Leanhardt has since moved to the Marlins organization, taking up a role as a field coordinator.
Why doesn’t every team use it?
Although the Yankees’ performances are driving the “torpedo” bat narrative, they are not the only team dabbling in its use.
Twins’ catcher Ryan Jeffers and the Rays’ Junior Caminero and Yandy Díaz were also spotted using “torpedo” bats in Spring Training and over opening weekend. Players from around the league also started testing them out last season.
Baltimore Orioles hitting coach Cody Asche revealed some of his players are also trying them out, according to MLB.com.

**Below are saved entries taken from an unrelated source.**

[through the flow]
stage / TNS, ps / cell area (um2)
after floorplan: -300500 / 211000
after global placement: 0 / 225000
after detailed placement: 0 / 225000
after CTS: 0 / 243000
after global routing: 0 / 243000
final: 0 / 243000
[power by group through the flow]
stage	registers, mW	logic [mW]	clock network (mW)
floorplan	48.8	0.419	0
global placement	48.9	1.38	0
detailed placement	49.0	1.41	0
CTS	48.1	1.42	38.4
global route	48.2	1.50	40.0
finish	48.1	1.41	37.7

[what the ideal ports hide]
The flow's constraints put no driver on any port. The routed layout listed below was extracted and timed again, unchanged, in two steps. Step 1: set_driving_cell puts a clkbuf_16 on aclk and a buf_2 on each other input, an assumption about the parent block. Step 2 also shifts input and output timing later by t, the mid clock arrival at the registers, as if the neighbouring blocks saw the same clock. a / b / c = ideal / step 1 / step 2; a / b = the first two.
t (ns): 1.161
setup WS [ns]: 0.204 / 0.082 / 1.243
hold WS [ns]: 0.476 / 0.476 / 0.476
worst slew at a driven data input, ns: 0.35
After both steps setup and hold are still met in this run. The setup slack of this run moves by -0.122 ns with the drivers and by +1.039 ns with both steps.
This is an optimization exercise on Yosys and OpenROAD, whose aim is small area and few clock cycles, not a production implementation. Function was checked by simulation only, so behaviour that the tests miss may differ from the original. Power figures rest on the tool's default switching activity, not on a simulated workload.

===== design/flow/design.v =====
module html_markup_text_extractor (
	input  logic        clk,
	input  logic        arst_n,
	input  logic        in_valid,
	output logic        in_ready,
	input  logic [7:0]  in_byte,
	input  logic        doc_last,
	output logic        out_valid,
	input  logic        out_ready,
	output logic [7:0]  out_char,
	output logic [19:0] src_offset,
	output logic        run_last,
	output logic        nest_overflow
);
	localparam logic [1:0] M_NORMAL = 2'd0;
	localparam logic [1:0] M_SPACES = 2'd1;
	localparam logic [1:0] M_TAG    = 2'd2;
	localparam logic [1:0] M_ENT    = 2'd3;
	localparam logic [5:0] T_ROOT = 6'd0,  T_B = 6'd1,  T_BR = 6'd2,
		T_X = 6'd3,  T_XM = 6'd4,  T_XML = 6'd5,
		T_S = 6'd6,  T_SC = 6'd7,  T_SCR = 6'd8,  T_SCRI = 6'd9,  T_SCRIP = 6'd10,
		T_SCRIPT = 6'd11,
		T_SL = 6'd12, T_SLX = 6'd13, T_SLXM = 6'd14, T_SLXML = 6'd15,
		T_SLS = 6'd16, T_SLSC = 6'd17, T_SLSCR = 6'd18, T_SLSCRI = 6'd19,
		T_SLSCRIP = 6'd20, T_SLSCRIPT = 6'd21,
		T_L = 6'd22, T_U = 6'd23, T_D = 6'd24, T_T = 6'd25, T_TI = 6'd26,
		T_TA = 6'd27, T_TIT = 6'd28, T_TITL = 6'd29, T_H = 6'd30, T_BLK = 6'd31,
		T_DEAD = 6'd32;
	localparam logic [5:0] E_ROOT = 6'd0,
		E_A = 6'd1, E_AM = 6'd2, E_AMP = 6'd3,
		E_AU = 6'd4, E_AUM = 6'd5, E_AUML = 6'd6,
		E_AG = 6'd7, E_AGR = 6'd8, E_AGRA = 6'd9, E_AGRAV = 6'd10, E_AGRAVE = 6'd11,
		E_E = 6'd12, E_EG = 6'd13, E_EGR = 6'd14, E_EGRA = 6'd15, E_EGRAV = 6'd16,
		E_EGRAVE = 6'd17,
		E_EA = 6'd18, E_EAC = 6'd19, E_EACU = 6'd20, E_EACUT = 6'd21, E_EACUTE = 6'd22,
		E_L = 6'd23, E_LT = 6'd24, E_G = 6'd25, E_GT = 6'd26,
		E_N = 6'd27, E_NB = 6'd28, E_NBS = 6'd29, E_NBSP = 6'd30,
		E_S = 6'd31, E_SZ = 6'd32, E_SZL = 6'd33, E_SZLI = 6'd34, E_SZLIG = 6'd35,
		E_O = 6'd36, E_OU = 6'd37, E_OUM = 6'd38, E_OUML = 6'd39,
		E_U = 6'd40, E_UU = 6'd41, E_UUM = 6'd42, E_UUML = 6'd43,
		E_CO = 6'd44, E_COU = 6'd45, E_COUM = 6'd46, E_COUML = 6'd47,
		E_CA = 6'd48, E_CAU = 6'd49, E_CAUM = 6'd50, E_CAUML = 6'd51,
		E_CU = 6'd52, E_CUU = 6'd53, E_CUUM = 6'd54, E_CUUML = 6'd55,
		E_DEAD = 6'd63;
	localparam logic [2:0] C_NONE = 3'd0, C_BR = 3'd1, C_OX = 3'd2, C_OS = 3'd3,
		C_CX = 3'd4, C_CS = 3'd5, C_BLK = 3'd6;
	logic        first_q;
	logic [1:0]  mode_q;
	logic [5:0]  sub_q;
	logic [16:0] stk_q;    
	logic [19:0] pos_q;
	logic [19:0] mark_q;
	logic        ovf_q;
	logic        v1_q, v2_q;
	logic [7:0]  c1_q, c2_q;
	logic        sel1_q;    
	logic        mpend_q;   
	logic [7:0] b;
	logic       ws, is_lt, is_gt, is_amp, is_semi, is_slash;
	logic       letter, digit, alnum, lower;
	logic [4:0] li;
	assign b        = in_byte;
	assign ws       = (b == 8'h20) || (b >= 8'h09 && b <= 8'h0D);
	assign is_lt    = (b == 8'h3C);
	assign is_gt    = (b == 8'h3E);
	assign is_amp   = (b == 8'h26);
	assign is_semi  = (b == 8'h3B);
	assign is_slash = (b == 8'h2F);
	assign li       = b[4:0];
	assign lower    = b[5];
	assign letter   = (b[7:6] == 2'b01) && (li != 5'd0) && (li <= 5'd26);
	assign digit    = (b[7:4] == 4'h3) && (b[3:0] <= 4'd9);
	assign alnum    = letter || digit;
	function automatic logic fl(input logic [7:0] c);
		fl = letter && (li == c[4:0]);
	endfunction
	function automatic logic el(input logic [7:0] c);
		el = letter && (li == c[4:0]) && (lower == c[5]);
	endfunction
	logic [5:0] tag_nx, ent_nx;
	logic [2:0] tcls;
	logic       tleaf;
	logic [8:0] edec;
	logic [4:0] t_exp, t_tgt;
	always_comb begin
		t_tgt = sub_q[4:0] + 5'd1;
		case (sub_q[4:0])
			T_B[4:0]:         t_exp = "R";
			T_X[4:0]:         t_exp = "M";
			T_XM[4:0]:        t_exp = "L";
			T_S[4:0]:         t_exp = "C";
			T_SC[4:0]:        t_exp = "R";
			T_SCR[4:0]:       t_exp = "I";
			T_SCRI[4:0]:      t_exp = "P";
			T_SCRIP[4:0]:     t_exp = "T";
			T_SLX[4:0]:       t_exp = "M";
			T_SLXM[4:0]:      t_exp = "L";
			T_SLS[4:0]:       t_exp = "C";
			T_SLSC[4:0]:      t_exp = "R";
			T_SLSCR[4:0]:     t_exp = "I";
			T_SLSCRI[4:0]:    t_exp = "P";
			T_SLSCRIP[4:0]:   t_exp = "T";
			T_L[4:0]:       begin t_exp = "I"; t_tgt = T_BLK[4:0]; end
			T_U[4:0]:       begin t_exp = "L"; t_tgt = T_BLK[4:0]; end
			T_TI[4:0]:      begin t_exp = "T"; t_tgt = T_TIT[4:0]; end
			T_TA[4:0]:      begin t_exp = "B"; t_tgt = T_TIT[4:0]; end
			T_TIT[4:0]:      t_exp = "L";
			T_TITL[4:0]:    begin t_exp = "E"; t_tgt = T_BLK[4:0]; end
			default:          t_exp = 5'd0;
		endcase
	end
	always_comb begin
		tag_nx = T_DEAD;
		if (sub_q[5]) begin
			tag_nx = sub_q;
		end else if (tleaf) begin
			tag_nx = ws ? {1'b1, sub_q[4:0]} : T_DEAD;
		end else begin
			case (sub_q)
				T_ROOT: begin
					if (ws)              tag_nx = T_ROOT;
					else if (fl("B"))    tag_nx = T_B;
					else if (fl("X"))    tag_nx = T_X;
					else if (fl("S"))    tag_nx = T_S;
					else if (fl("L"))    tag_nx = T_L;
					else if (fl("U"))    tag_nx = T_U;
					else if (fl("D"))    tag_nx = T_D;
					else if (fl("T"))    tag_nx = T_T;
					else if (fl("H"))    tag_nx = T_H;
					else if (is_slash)   tag_nx = T_SL;
				end
				T_SL: begin
					if (fl("S"))         tag_nx = T_SLS;
					else if (fl("X"))    tag_nx = T_SLX;
					else if (fl("L"))    tag_nx = T_L;
					else if (fl("U"))    tag_nx = T_U;
					else if (fl("D"))    tag_nx = T_D;
					else if (fl("T"))    tag_nx = T_T;
					else if (fl("H"))    tag_nx = T_H;
					else if (fl("P"))    tag_nx = T_BLK;
				end
				T_D:       if (fl("L") || fl("T")) tag_nx = T_BLK;
				T_T: begin
					if (fl("I"))         tag_nx = T_TI;
					else if (fl("A"))    tag_nx = T_TA;
					else if (fl("R") || fl("D")) tag_nx = T_BLK;
				end
				T_H:       if (b == "1" || b == "2" || b == "3") tag_nx = T_BLK;
				default:   if (t_exp != 5'd0 && letter && li == t_exp) tag_nx = {1'b0, t_tgt};
			endcase
		end
	end
	always_comb begin
		case (sub_q[4:0])
			T_BR[4:0]:       tcls = C_BR;
			T_XML[4:0]:      tcls = C_OX;
			T_SCRIPT[4:0]:   tcls = C_OS;
			T_SLXML[4:0]:    tcls = C_CX;
			T_SLSCRIPT[4:0]: tcls = C_CS;
			T_BLK[4:0]:      tcls = C_BLK;
			default:         tcls = C_NONE;
		endcase
		tleaf = (tcls != C_NONE);
	end
	logic [4:0] e_exp;
	always_comb begin
		case (sub_q)
			E_AM: e_exp = "p";
			E_AU: e_exp = "m";
			E_AUM: e_exp = "l";
			E_AG: e_exp = "r";
			E_AGR: e_exp = "a";
			E_AGRA: e_exp = "v";
			E_AGRAV: e_exp = "e";
			E_EG: e_exp = "r";
			E_EGR: e_exp = "a";
			E_EGRA: e_exp = "v";
			E_EGRAV: e_exp = "e";
			E_EA: e_exp = "c";
			E_EAC: e_exp = "u";
			E_EACU: e_exp = "t";
			E_EACUT: e_exp = "e";
			E_L: e_exp = "t";
			E_G: e_exp = "t";
			E_N: e_exp = "b";
			E_NB: e_exp = "s";
			E_NBS: e_exp = "p";
			E_S: e_exp = "z";
			E_SZ: e_exp = "l";
			E_SZL: e_exp = "i";
			E_SZLI: e_exp = "g";
			E_O, E_U, E_CO, E_CA, E_CU: e_exp = "u";
			E_OU, E_UU, E_COU, E_CAU, E_CUU: e_exp = "m";
			E_OUM, E_UUM, E_COUM, E_CAUM, E_CUUM: e_exp = "l";
			default: e_exp = 5'd0;
		endcase
	end
	always_comb begin
		ent_nx = E_DEAD;
		case (sub_q)
			E_ROOT: begin
				if (el("a"))      ent_nx = E_A;
				else if (el("e")) ent_nx = E_E;
				else if (el("l")) ent_nx = E_L;
				else if (el("g")) ent_nx = E_G;
				else if (el("n")) ent_nx = E_N;
				else if (el("s")) ent_nx = E_S;
				else if (el("o")) ent_nx = E_O;
				else if (el("u")) ent_nx = E_U;
				else if (el("O")) ent_nx = E_CO;
				else if (el("A")) ent_nx = E_CA;
				else if (el("U")) ent_nx = E_CU;
			end
			E_A: begin
				if (el("m"))      ent_nx = E_AM;
				else if (el("u")) ent_nx = E_AU;
				else if (el("g")) ent_nx = E_AG;
			end
			E_E: begin
				if (el("g"))      ent_nx = E_EG;
				else if (el("a")) ent_nx = E_EA;
			end
			default: if (e_exp != 5'd0 && letter && lower && li == e_exp) ent_nx = sub_q + 6'd1;
		endcase
	end
	always_comb begin
		case (sub_q)
			E_AMP:    edec = {1'b1, 8'h26};
			E_LT:     edec = {1'b1, 8'h3C};
			E_GT:     edec = {1'b1, 8'h3E};
			E_NBSP:   edec = {1'b1, 8'h20};
			E_OUML:   edec = {1'b1, 8'hF6};
			E_AUML:   edec = {1'b1, 8'hE4};
			E_UUML:   edec = {1'b1, 8'hFC};
			E_COUML:  edec = {1'b1, 8'hD6};
			E_CAUML:  edec = {1'b1, 8'hC4};
			E_CUUML:  edec = {1'b1, 8'hDC};
			E_SZLIG:  edec = {1'b1, 8'hDF};
			E_AGRAVE: edec = {1'b1, 8'hE0};
			E_EGRAVE: edec = {1'b1, 8'hE8};
			E_EACUTE: edec = {1'b1, 8'hE9};
			default:  edec = 9'd0;
		endcase
	end
	logic [1:0]  mode;
	logic        d0, full, top;
	logic [19:0] off;
	logic        ovf_in;
	assign mode   = first_q ? M_NORMAL : mode_q;
	assign d0     = first_q || (stk_q[16:1] == 16'd0);
	assign full   = !first_q && stk_q[16];
	assign top    = stk_q[0];
	assign off    = first_q ? 20'd0 : pos_q + 20'd1;
	assign ovf_in = !first_q && ovf_q;
	logic       n_emit;
	logic [7:0] n_char;
	logic [1:0] n_mode;
	assign n_emit = d0 && !is_lt && !is_amp;
	assign n_char = ws ? 8'h20 : b;
	assign n_mode = ws ? M_SPACES : is_lt ? M_TAG : is_amp ? M_ENT : M_NORMAL;
	logic [1:0]  mode_d;
	logic [5:0]  sub_d;
	logic        set_mark, push, pop, ovf_set;
	logic        a_v, b_v;      
	logic [7:0]  a_c, b_c;
	logic        a_mark;        
	logic        renorm;
	always_comb begin
		mode_d   = mode;
		sub_d    = sub_q;
		push     = 1'b0;
		pop      = 1'b0;
		ovf_set  = 1'b0;
		a_v      = 1'b0;
		b_v      = 1'b0;
		a_c      = n_char;
		b_c      = n_char;
		a_mark   = 1'b0;
		renorm   = 1'b0;
		case (mode)
			M_NORMAL: renorm = 1'b1;
			M_SPACES: renorm = !ws && !doc_last;
			M_TAG: begin
				if (is_gt) begin
					mode_d = M_NORMAL;
					case (tcls)
						C_BR: begin
							a_v    = d0;
							a_c    = 8'h0A;
							a_mark = 1'b1;
							mode_d = M_SPACES;
						end
						C_OX, C_OS: begin
							push    = !full;
							ovf_set = full;
						end
						C_CX: pop = !d0 && !top;
						C_CS: pop = !d0 && top;
						C_BLK: begin
							a_v    = d0;
							a_c    = 8'h0A;
							a_mark = 1'b1;
							b_v    = d0;
							b_c    = 8'h0A;
							mode_d = M_SPACES;
						end
						default: ;
					endcase
				end else begin
					sub_d = tag_nx;
				end
			end
			M_ENT: begin
				if (alnum) begin
					sub_d = ent_nx;
				end else begin
					mode_d = M_NORMAL;
					a_v    = d0 && edec[8];
					a_c    = edec[7:0];
					a_mark = 1'b1;
					renorm = !is_semi && !doc_last;
				end
			end
		endcase
		if (renorm) begin
			mode_d = n_mode;
			sub_d  = 6'd0;
			if (a_v) begin
				b_v = n_emit;
			end else begin
				a_v    = n_emit;
				a_c    = n_char;
				a_mark = 1'b0;
			end
		end
	end
	assign set_mark = renorm && (is_lt || is_amp);
	logic pop_o, take;
	assign pop_o    = v1_q && out_ready;
	assign in_ready = !v2_q && (!v1_q || out_ready);
	assign take     = in_valid && in_ready;
	always_ff @(posedge clk or negedge arst_n) begin
		if (!arst_n) begin
			first_q <= 1'b1;
		end else if (take) begin
			first_q <= doc_last;
		end
	end
	always_ff @(posedge clk) begin
		if (take) begin
			mode_q <= mode_d;
			sub_q  <= sub_d;
			pos_q  <= off;
			ovf_q  <= ovf_in || ovf_set;
			mpend_q <= set_mark;
			if (mpend_q)
				mark_q <= pos_q;
			if (push)
				stk_q <= {first_q ? 16'd1 : stk_q[15:0], tcls == C_OS};
			else if (pop)
				stk_q <= {1'b0, stk_q[16:1]};
			else if (first_q)
				stk_q <= 17'd1;
		end
	end
	always_ff @(posedge clk or negedge arst_n) begin
		if (!arst_n) begin
			v1_q <= 1'b0;
			v2_q <= 1'b0;
		end else begin
			v1_q <= (v1_q && !out_ready) || v2_q || (take && a_v);
			v2_q <= (v2_q && !out_ready) || (take && b_v);
		end
	end
	always_ff @(posedge clk) begin
		if (v2_q) begin
			if (out_ready) begin
				c1_q  <= c2_q;
				sel1_q <= 1'b0;
			end
		end else if (take && a_v) begin
			c1_q  <= a_c;
			sel1_q <= a_mark;
		end
		if (take && b_v)
			c2_q <= b_c;
	end
	assign out_valid     = v1_q;
	assign out_char      = c1_q;
	assign src_offset    = sel1_q ? mark_q : pos_q;
	assign run_last      = !v2_q;
	assign nest_overflow = ovf_q;
endmodule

“I think a lot of teams are doing that around the league. (The Yankees) may have some more players that have adopted it at a higher rate. But I think if you were around the clubhouse, all 30 teams, you would see a guy or two that’s kind of adopting a bat that’s kind of fashioned more specifically to their swing,” Asche told MLB.
ESPN’s Buster Olney reported on the network’s “Sunday Night Baseball” game between the Atlanta Braves and San Diego Padres that the Braves put in an order for the torpedo bats after seeing what the Yankees did on Saturday.

And not everyone on the Yankees is using one. In fact, Aaron Judge’s monster four-homer weekend was brought to fans using a traditional bat and he doesn’t have plans to switch anytime soon. “The past couple of seasons kind of speak for itself. Why try to change something?” he said a day after his three-homer performance.
Why are they allowed?
MLB’s bat regulations are fairly lax. The “torpedo” bats remain legal so long as they follow MLB Rule 3.02 which states: “The bat shall be a smooth, round stick not more than 2.61 inches in diameter at the thickest part and not more than 42 inches in length. The bat shall be one piece of solid wood.”
The rule further specifies that experimental bats cannot be used “until the manufacturer has secured approval from Major League Baseball of his design and methods of manufacture.”
So unless anything is changed in the MLB rulebook, the bats look like they’re here to stay.
What are the players saying?
Not everyone in the game is as enthusiastic as some of the aforementioned Yankees players. Brewers’ pitcher Trevor Megill, who faced the Yankees in his first relief outing of the season on Sunday, told the New York Post: “I think it’s terrible. We’ll see what the data says. I’ve never seen anything like it before. I feel like it’s something used in slow-pitch softball.
“It’s genius: Put the mass all in one spot. It might be bush (league). It might not be. But it’s the Yankees, so they’ll let it slide.”

Whereas San Diego Padres third-baseman Manny Machado was a little more open-minded.
“I have no idea what they are. They should send a few over here if they’re gonna be hitting homers like that. Whoever is making them can send a few over to Petco (Park) with this big ballpark,” Machado joked while mic’d up in-game on Sunday.
Baltimore Orioles outfielder Cedric Mullins was similarly intrigued.
“Trying to give hitters any kind of edge because pitching is only getting better and it’s getting harder to hit. It’s an interesting concept. When it was first introduced to us, I didn’t know how widespread this thought process was, but it’s getting around pretty quick,” Mullins told the The Baltimore Banner.
Based on the Yankees performances over the weekend, baseball fans might be seeing more torpedo bats around the league soon. And the 2019 Minnesota Twins’ “Bomba Squad” and 2023 Braves’ MLB joint record of 307 home runs in a single season might just look a little vulnerable to this season’s Bronx Bombers.